“… a brincadeira que é universal e que é própria da saúde: o brincar facilita o crescimento e, portanto, a saúde…” Winnicott
As brincadeiras fazem parte da vida da criança, e é por meio delas que, muitas vezes, a criança expressa os sentimentos de forma não verbal. Essa forma de expressão é de muita importância quando submetida a agravos, como a internação hospitalar. Privar a criança de sua linguagem é piorar ainda mais a agressão. Assim, um espaço adequado para que as brincadeiras aconteçam dentro do ambiente hospitalar é altamente recomendado. No Brasil, desde 2005, os hospitais que prestam atendimento pediátrico estão obrigados por lei a contar com brinquedotecas.1
Se, por um lado, a brinquedoteca proporciona um local para a criança manifestar seus sentimentos durante a internação e minimizar o sofrimento, sendo um dos locais do hospital lembrados com alegria, por outro, o convívio próximo e o contato com brinquedos manipulados por outras crianças podem facilitar a aquisição de infecções. Infelizmente, pode ocorrer a contaminação dos brinquedos, e surtos de infecções hospitalares já foram atribuídos a eles.2–4
As crianças apresentam algumas peculiaridades que as predispõem aos processos infecciosos, como a imaturidade imunológica, a falta de contato anterior com patógenos, a falta de controle esfincteriano nas crianças de baixa idade e a fase oral do desenvolvimento. Soma-se a isso a interação muito próxima com os membros da equipe de saúde e familiares e, portanto, maior contato com mãos e utensílios potencialmente contaminados. Também as causas infecciosas grande parte das vezes predominam nas internações pediátricas.5
Embora a maior vulnerabilidade da criança e a exposição a patógenos sejam bem conhecidas, o papel das superfícies e, particularmente, dos brinquedos tem tido pouca atenção por parte das equipes de controle de infecção hospitalar e de pesquisa, e é tida como prioritária.6,7
Boretti et al,8, em artigo publicado nesta edição da revista, mostram que microrganismos do gênero Staphylococcus, tanto coagulase negativos como positivos, com resistência elevada aos antimicrobianos habitualmente utilizados no tratamento de pacientes internados, estavam presentes em 87% dos brinquedos que analisaram logo após a manipulação pela criança. Tem o mérito de mostrar que a contaminação é elevada por microrganismos resistentes e que em alguns materiais, como plásticos e borracha, a contaminação é mais intensa.

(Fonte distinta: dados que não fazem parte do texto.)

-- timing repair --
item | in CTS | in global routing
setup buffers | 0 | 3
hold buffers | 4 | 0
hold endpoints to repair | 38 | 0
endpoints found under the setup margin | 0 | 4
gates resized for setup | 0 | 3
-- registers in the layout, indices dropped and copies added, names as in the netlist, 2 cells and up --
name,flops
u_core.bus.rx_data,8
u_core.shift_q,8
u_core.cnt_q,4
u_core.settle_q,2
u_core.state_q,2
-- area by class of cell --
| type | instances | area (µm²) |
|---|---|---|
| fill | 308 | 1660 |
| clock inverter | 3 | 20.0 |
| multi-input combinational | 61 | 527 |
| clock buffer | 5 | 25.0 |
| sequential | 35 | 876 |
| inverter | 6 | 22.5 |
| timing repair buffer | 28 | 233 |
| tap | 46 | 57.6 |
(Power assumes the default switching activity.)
[src/rtl/pgm_pkg.sv]
// pgm_pkg: shared state encoding, register map and STATUS layout for pgm_sched
package pgm_pkg;
  typedef enum logic [2:0] {
    S_IDLE  = 3'd0,
    S_ISSUE = 3'd1,
    S_SEND  = 3'd2,
    S_GAP   = 3'd3,
    S_DONE  = 3'd4
  } state_t;
  localparam logic [31:0] A_CTRL      = 32'h0;
  localparam logic [31:0] A_PKT_TOTAL = 32'h1;
  localparam logic [31:0] A_GAP       = 32'h2;
  localparam logic [31:0] A_PROBE_INT = 32'h3;
  localparam logic [31:0] A_STATUS    = 32'h4;
  localparam logic [31:0] A_SENT_CNT  = 32'h5;
  localparam logic [31:0] A_PROBE_CNT = 32'h6;
  localparam int CTRL_START = 0;
  localparam int CTRL_STOP  = 1;
  localparam int ST_ERR_BIT = 3;
endpackage

[src/rtl/pgm_sched_regs.sv]
// pgm_sched_regs: config registers, per-run shadow copies and registered read mux
module pgm_sched_regs
  import pgm_pkg::*;
#(
  parameter int CNT_W  = 32,
  parameter int CFG_AW = 4
) (
  input  logic              clk,
  input  logic              rst,
  input  logic              cfg_wr,
  input  logic              cfg_rd,
  input  logic [CFG_AW-1:0] cfg_addr,
  input  logic [31:0]       cfg_wdata,
  output logic [31:0]       cfg_rdata,
  output logic              cfg_rvalid,
  input  logic              load,
  input  logic              set_err,
  input  state_t            state,
  input  logic [CNT_W-1:0]  sent_cnt,
  input  logic [CNT_W-1:0]  probe_cnt,
  output logic              start_req,
  output logic              stop_req,
  output logic [CNT_W-1:0]  sh_total,
  output logic [CNT_W-1:0]  sh_gap,
  output logic [CNT_W-1:0]  sh_pint
);
  logic [CNT_W-1:0] pkt_total, gap, probe_int;
  logic [31:0] addr, rd_mux;
  logic start_err, ctrl_wr;
  assign addr = 32'(cfg_addr);
  assign ctrl_wr = cfg_wr && addr == A_CTRL;
  always_comb begin
    rd_mux = '1;
    case (addr)
      A_CTRL:      rd_mux = '0;
      A_PKT_TOTAL: rd_mux = 32'(pkt_total);
      A_GAP:       rd_mux = 32'(gap);
      A_PROBE_INT: rd_mux = 32'(probe_int);
      A_STATUS:    rd_mux = 32'(state) | (32'(start_err) << ST_ERR_BIT);
      A_SENT_CNT:  rd_mux = 32'(sent_cnt);
      A_PROBE_CNT: rd_mux = 32'(probe_cnt);
      default:     rd_mux = '1;
    endcase
  end
  // Strobes are registered, which gives the two-cycle write-to-gen_start latency.
  always_ff @(posedge clk) begin
    if (rst) begin
      pkt_total  <= '0;
      gap        <= '0;
      probe_int  <= '0;
      sh_total   <= '0;
      sh_gap     <= '0;
      sh_pint    <= '0;
      start_err  <= 1'b0;
      start_req  <= 1'b0;
      stop_req   <= 1'b0;
      cfg_rdata  <= '0;
      cfg_rvalid <= 1'b0;
    end else begin
      start_req  <= ctrl_wr && cfg_wdata[CTRL_START];
      stop_req   <= ctrl_wr && cfg_wdata[CTRL_STOP];
      cfg_rvalid <= cfg_rd;
      if (cfg_rd) cfg_rdata <= rd_mux;
      if (cfg_wr && addr == A_PKT_TOTAL) pkt_total <= CNT_W'(cfg_wdata);
      if (cfg_wr && addr == A_GAP) gap <= CNT_W'(cfg_wdata);
      if (cfg_wr && addr == A_PROBE_INT) probe_int <= CNT_W'(cfg_wdata);
      if (set_err) start_err <= 1'b1;
      else if (ctrl_wr && !cfg_wdata[CTRL_START]) start_err <= 1'b0;
      if (load) begin
        sh_total <= pkt_total;
        sh_gap   <= gap;
        sh_pint  <= probe_int;
      end
    end
  end
endmodule

[src/rtl/pgm_sched.sv]
// pgm_sched: paces per-packet template replay with gap, probe marking, packet count and stop
module pgm_sched
  import pgm_pkg::*;
#(
  parameter int CNT_W  = 32,
  parameter int CFG_AW = 4
) (
  input  logic              clk,
  input  logic              rst,
  input  logic              cfg_wr,
  input  logic              cfg_rd,
  input  logic [CFG_AW-1:0] cfg_addr,
  input  logic [31:0]       cfg_wdata,
  output logic [31:0]       cfg_rdata,
  output logic              cfg_rvalid,
  input  logic              tpl_ready,
  input  logic              in_rd_alf,
  output logic              gen_start,
  output logic              gen_probe,
  output logic              gen_last,
  input  logic              gen_done,
  output logic              gen_busy,
  output logic              gen_finish
);
  state_t state, nxt;
  logic [CNT_W-1:0] sent_cnt, probe_cnt, phase, gap_cnt, sh_total, sh_gap, sh_pint;
  logic start_req, stop_req, stop_pend, probe_q, last_q;
  logic load, set_err, stop_now, done_ev;
  pgm_sched_regs #(.CNT_W(CNT_W), .CFG_AW(CFG_AW)) u_regs (
    .clk(clk), .rst(rst), .cfg_wr(cfg_wr), .cfg_rd(cfg_rd), .cfg_addr(cfg_addr),
    .cfg_wdata(cfg_wdata), .cfg_rdata(cfg_rdata), .cfg_rvalid(cfg_rvalid),
    .load(load), .set_err(set_err), .state(state), .sent_cnt(sent_cnt),
    .probe_cnt(probe_cnt), .start_req(start_req), .stop_req(stop_req),
    .sh_total(sh_total), .sh_gap(sh_gap), .sh_pint(sh_pint)
  );
  // A lost template is treated like a stop: finish at the next packet boundary.
  assign stop_now   = stop_req || stop_pend || !tpl_ready;
  assign load       = state == S_IDLE && start_req && tpl_ready;
  assign set_err    = state == S_IDLE && start_req && !tpl_ready;
  assign done_ev    = state == S_SEND && gen_done;
  assign gen_start  = state == S_ISSUE && !in_rd_alf && !stop_now;
  assign gen_probe  = gen_start && sh_pint != '0 && phase == sh_pint - CNT_W'(1);
  assign gen_last   = gen_start && sh_total != '0 && sent_cnt + CNT_W'(1) == sh_total;
  assign gen_busy   = state != S_IDLE;
  assign gen_finish = state == S_DONE;
  always_comb begin
    nxt = state;
    case (state)
      S_IDLE:  nxt = load ? S_ISSUE : S_IDLE;
      S_ISSUE: nxt = stop_now ? S_DONE : in_rd_alf ? S_ISSUE : S_SEND;
      S_SEND:  nxt = !gen_done ? S_SEND : (last_q || stop_now) ? S_DONE : sh_gap == '0 ? S_ISSUE : S_GAP;
      S_GAP:   nxt = stop_now ? S_DONE : gap_cnt == CNT_W'(1) ? S_ISSUE : S_GAP;
      default: nxt = S_IDLE;
    endcase
  end
  always_ff @(posedge clk) begin
    if (rst) begin
      state     <= S_IDLE;
      sent_cnt  <= '0;
      probe_cnt <= '0;
      phase     <= '0;
      gap_cnt   <= '0;
      stop_pend <= 1'b0;
      probe_q   <= 1'b0;
      last_q    <= 1'b0;
    end else begin
      state <= nxt;
      if (load) begin
        sent_cnt  <= '0;
        probe_cnt <= '0;
        phase     <= '0;
        stop_pend <= 1'b0;
      end
      if (gen_start) begin
        probe_q <= gen_probe;
        last_q  <= gen_last;
        phase   <= gen_probe ? '0 : phase + CNT_W'(1);
      end
      if (done_ev) begin
        sent_cnt  <= sent_cnt + CNT_W'(1);
        probe_cnt <= probe_cnt + CNT_W'(probe_q);
      end
      if (state == S_SEND && stop_req) stop_pend <= 1'b1;
      gap_cnt <= (done_ev && nxt == S_GAP) ? sh_gap : state == S_GAP ? gap_cnt - CNT_W'(1) : gap_cnt;
    end
  end
endmodule
==> src/rtl/mem_word_writer.sv <==
// mem_word_writer: serialises one 32-bit store onto an 8-bit memory bus,
// most-significant byte at the lowest address, one byte per cycle.
// Optional macro MWR_SIZE_EN adds the size_i port for byte/half/word stores;
// without it every request is a 4-byte word store.
// All outputs are registered: the controller computes the next bus value in
// the same cycle it decides the next state, so byte 0 appears in the cycle
// right after the request is accepted.
module mem_word_writer
  import mwr_pkg::*;
#(
  parameter int ADDR_W = 32
) (
  input  logic              clk,
  input  logic              rst,
  input  logic              req_i,
  input  logic [ADDR_W-1:0] addr_i,
  input  logic [31:0]       data_i,
`ifdef MWR_SIZE_EN
  input  logic [1:0]        size_i,
`endif
  output logic              ready_o,
  output logic              done_o,
  output logic [ADDR_W-1:0] mem_a_o,
  output logic [7:0]        mem_dout_o,
  output logic              mem_wr_o
);

  state_t            state, nxt_state;
  logic [1:0]        cnt, nxt_cnt;
  logic              nxt_ready, nxt_done, nxt_wr;
  logic [ADDR_W-1:0] nxt_a;
  logic [7:0]        nxt_dout;
  logic              load;

  // Latched request (data path, not reset)
  logic [ADDR_W-1:0] base_q;
  logic [31:0]       data_q;
  logic [1:0]        size_q;
  logic [1:0]        size_in;

  // Byte-mux operands: the incoming request when idle, the latched one when sending
  logic [31:0]       sel_data;
  logic [1:0]        sel_size;
  logic [1:0]        sel_cnt;
  logic [7:0]        sel_byte;

`ifdef MWR_SIZE_EN
  assign size_in = size_i;
`else
  assign size_in = SZ_WORD;
`endif

  // Choose which request and which byte index feed the next bus value
  always_comb begin
    sel_data = data_q;
    sel_size = size_q;
    sel_cnt  = cnt + 2'd1;
    if (state == IDLE) begin
      sel_data = data_i;
      sel_size = size_in;
      sel_cnt  = 2'd0;
    end
  end

  // Byte mux: MSB-first within the stored width
  always_comb begin
    sel_byte = sel_data[7:0];
    case (sel_size)
      SZ_BYTE: sel_byte = sel_data[7:0];
      SZ_HALF: sel_byte = sel_cnt[0] ? sel_data[7:0] : sel_data[15:8];
      default: begin
        case (sel_cnt)
          2'd0:    sel_byte = sel_data[31:24];
          2'd1:    sel_byte = sel_data[23:16];
          2'd2:    sel_byte = sel_data[15:8];
          default: sel_byte = sel_data[7:0];
        endcase
      end
    endcase
  end

  // Next-state and next-output logic; done_o defaults low so it only pulses
  always_comb begin
    nxt_state = state;
    nxt_cnt   = cnt;
    nxt_ready = ready_o;
    nxt_done  = 1'b0;
    nxt_wr    = mem_wr_o;
    nxt_a     = mem_a_o;
    nxt_dout  = mem_dout_o;
    load      = 1'b0;
    case (state)
      IDLE: begin
        if (req_i) begin
          load      = 1'b1;
          nxt_state = SEND;
          nxt_cnt   = 2'd0;
          nxt_ready = 1'b0;
          nxt_wr    = 1'b1;
          nxt_a     = addr_i;
          nxt_dout  = sel_byte;
        end
      end
      SEND: begin
        if (cnt == last_idx(size_q)) begin
          nxt_state = IDLE;
          nxt_ready = 1'b1;
          nxt_done  = 1'b1;
          nxt_wr    = 1'b0;
        end else begin
          nxt_cnt  = sel_cnt;
          nxt_a    = base_q + ADDR_W'(sel_cnt);
          nxt_dout = sel_byte;
        end
      end
      default: nxt_state = IDLE;
    endcase
  end

  // Control and bus registers; reset aborts any transfer in flight
  always_ff @(posedge clk) begin
    if (rst) begin
      state      <= IDLE;
      cnt        <= 2'd0;
      ready_o    <= 1'b1;
      done_o     <= 1'b0;
      mem_wr_o   <= 1'b0;
      mem_a_o    <= '0;
      mem_dout_o <= 8'd0;
    end else begin
      state      <= nxt_state;
      cnt        <= nxt_cnt;
      ready_o    <= nxt_ready;
      done_o     <= nxt_done;
      mem_wr_o   <= nxt_wr;
      mem_a_o    <= nxt_a;
      mem_dout_o <= nxt_dout;
    end
  end

  // Capture the request when it is accepted
  always_ff @(posedge clk) begin
    if (load) begin
      base_q <= addr_i;
      data_q <= data_i;
      size_q <= size_in;
    end
  end

endmodule

==> config.mk <==
export PLATFORM = sky130hd
export DESIGN_NAME = mem_word_writer
export DESIGN_NICKNAME = d
export VERILOG_FILES = /design/src/rtl/mwr_pkg.sv /design/src/rtl/mem_word_writer.sv
export SDC_FILE = /design/constraint.sdc
export NUM_CORES = 1
export LEC_CHECK = 0
export CORE_MARGIN = 2
export CORE_UTILIZATION = 30
export CTS_BUF_LIST = sky130_fd_sc_hd__clkbuf_16
export CTS_CLUSTER_DIAMETER = 100
export DETAILED_ROUTE_END_ITERATION = 10
export GPL_TIMING_DRIVEN = 0
export MAX_ROUTING_LAYER = met4
export PLACE_DENSITY = 0.64
export RECOVER_POWER = 25
export SKIP_CTS_REPAIR_TIMING = 1
export SLEW_MARGIN = 0
export SYNTH_ARGS = -nofsm -noshare
export SYNTH_HDL_FRONTEND = slang
export SYNTH_SLANG_ARGS = --single-unit
==> constraint.sdc <==
create_clock -name clk -period 6.9 [get_ports clk]
set_input_delay 1.035 -clock clk [delete_from_list [all_inputs] [get_ports clk]]
set_output_delay 1.035 -clock clk [all_outputs]
set_load 0.1 [all_outputs]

Algumas limitações podem ser apontadas e podem servir para a continuação dessa linha de pesquisa. O desenho do estudo não permite saber quando ocorreu a contaminação, se os brinquedos já estavam contaminados antes da manipulação pela criança. Sabe-se que os estafilococos permanecem muitos dias viáveis em fomites e superfícies.9,10 A origem dos microrganismos também não pode ser analisada, e um fato curioso é o encontro de estafilococos coagulase positivos, como o S. intermedius, o S. schleiferi e o S. hyicus.5,11 Essas espécies habitualmente são encontradas em animais domésticos, como cães e gatos;5,11 será que a procedência nos brinquedos foi das crianças expostas a animais antes da internação? Ou nesse hospital ocorre a visita terapêutica de animais? A presença dos microrganismos não prova que eles podem infectar os pacientes, mas estudos utilizando tecnologia de biologia molecular poderiam atestar a origem das cepas que infectam os pacientes.5
De qualquer forma, medidas preventivas para evitar a disseminação dos microrganismos devem ser tomadas. Além das medidas clássicas de limpeza e desinfecção dos brinquedos e, portanto, a escolha de brinquedos laváveis e da higiene das mãos, não se deve esquecer da higiene das mãos das crianças12 e da limpeza e desinfecção dos mobiliários e das superfícies do ambiente.10 Tecnologias inovadoras, como superfícies autodesinfetantes, métodos de cuidados com pouca manipulação, desenho das áreas destinadas à recreação, devem ser pesquisadas em hospitais pediátricos.6,7,10
A autora declara não haver conflitos de interesse.